Bitter Lake played a more prominent role in Seattle at mid-20th century when it was not yet officially part of the city. From May 24, 1930 to 1961, it was home to Playland, one of several amusement parks built by the Washington Amusement Company. It was purchased a year after it opened by Carl E. Phare, a designer and builder of roller coasters, who designed The Dipper, a roller coaster with 3400 ft of track and a maximum altitude of 85 ft. Other notable attractions included The Canals of Venice, 1200 ft of darkness that may have been Seattle's most famous makeout spot for two generations, and a 9600 sqft hardwood floor dance pavilion. During the Great Depression, it was home to dance marathons and flagpole sitting contests.

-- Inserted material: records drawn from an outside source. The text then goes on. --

[config.mk]
export PLATFORM = sky130hd
export DESIGN_NAME = counter_sequencer
export DESIGN_NICKNAME = d
export VERILOG_FILES = /design/src/rtl/counter_seq_pkg.sv /design/src/rtl/tick_divider.sv /design/src/rtl/counter_sequencer.sv
export SDC_FILE = /design/constraint.sdc
export NUM_CORES = 1
export LEC_CHECK = 0
export CORE_MARGIN = 1.5
export CORE_UTILIZATION = 54
export CTS_CLUSTER_SIZE = 16
export DETAILED_ROUTE_END_ITERATION = 7
export PLACE_DENSITY_LB_ADDON = 0.25
export SLEW_MARGIN = 20
export SYNTH_ARGS = -nofsm -noshare
export SYNTH_HDL_FRONTEND = slang
export SYNTH_SLANG_ARGS = --single-unit
[constraint.sdc]
create_clock -name clk -period 2.81 [get_ports clk]
set_input_delay 0.281 -clock clk [delete_from_list [all_inputs] [get_ports clk]]
set_output_delay 0.281 -clock clk [all_outputs]
set_load 0.02 [all_outputs]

The 12 acre amusement park, with parking for 12,000 cars, closed at the end of the 1961 season, under three economic pressures: the rise of television, the rising value of its lakefront real estate, and the impending Century 21 Exposition (the 1962 Seattle world's fair), which would dwarf a relatively small amusement park on the edge of town.

Part of the site of Playland is now the R.H. Thomson Elementary School; the Bitter Lake Community Center sits near the onetime site of the Dipper.

==Parks and recreation==
The neighborhood is home to Bitter Lake Park. A $2.5 million renovation began in 2023 to its restrooms and for the installation of new playground equipment that would bring the park into compliance with various codes for safety and accessibility.